ExxonMobil is also shifting the product mix from its refineries and petrochemical facilities toward higher margin products by reducing output of fuel oil and gasoline and increasing output of diesel and jet. In Singapore, it is turning uneconomic fuel oil into higher value lubricants and distillates.

Refining product upgrades are underway around the world, including adding a hydrofiner to the Fawley refinery in the UK to increase diesel output, adding light, sweet crude processing capacity at the Beaumont, Texas, plant to match increased Permian output, and connecting its other two US Gulf refineries to its Permian crude assets.

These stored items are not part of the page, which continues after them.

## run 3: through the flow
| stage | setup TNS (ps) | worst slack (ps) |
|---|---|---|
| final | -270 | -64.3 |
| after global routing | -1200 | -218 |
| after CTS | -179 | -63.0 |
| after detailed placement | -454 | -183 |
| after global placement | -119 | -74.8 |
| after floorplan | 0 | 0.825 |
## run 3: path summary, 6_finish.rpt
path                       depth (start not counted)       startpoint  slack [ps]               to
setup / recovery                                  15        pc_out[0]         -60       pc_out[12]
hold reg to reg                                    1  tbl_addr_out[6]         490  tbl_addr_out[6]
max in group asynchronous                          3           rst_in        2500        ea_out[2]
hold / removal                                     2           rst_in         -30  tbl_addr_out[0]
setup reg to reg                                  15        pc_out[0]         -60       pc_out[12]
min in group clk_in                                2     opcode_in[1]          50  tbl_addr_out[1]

ExxonMobil's previously announced creation of a new business unit - ExxonMobil Low Carbon Solutions - is focusing on creation of hydrogen and using carbon capture and sequestration technologies to mitigate carbon emissions.

While the carbon sequestration project underway at Rotterdam is cutting edge today, the new business unit is looking to find uses for captured carbon beyond sequestration, such as in steel and cement as well its application for e-fuels.

"It's promising, but there's a long way to go," said Swiger.

As MRC wrote before, ExxonMobil's recent operational shutdowns include polyethylene (PE) facilities amid power outages prompted by the deep freeze that has enveloped the US Gulf Coast. "This event has caused widespread power outages across Texas and Louisiana" Feb. 15," the letter, dated Feb. 16, said. "As a consequence, several ExxonMobil Chemical operations have experienced loss of power and other key utilities, impacting our ability to resume full operations." ExxonMobil operates three PE units in Mont Belvieu, Texas, with combined capacity of 880,000 mt/year, according to S&P Global Platts Analytics.

Exxon is among many petrochemical producers that shut Feb. 14 and subsequent days because of sustained extreme sub-freezing temperatures in the region. ExxonMobil previously confirmed Feb. 16 that the company had shut all refining and chemical operations at its Baytown and Beaumont, Texas, complexes. Ethylene produced at Baytown feeds the Mont Belvieu PE operations.

According to MRC's ScanPlast report, Russia's estimated PE consumption totalled 2,220,640 tonnes in 2020, up by 2% year on year. Only shipments of low density polyethylene (LDPE) and high density polyethylene (HDPE) increased.

ExxonMobil is the largest non-government owned company in the energy industry and produces about 3% of the world"s oil and about 2% of the world's energy.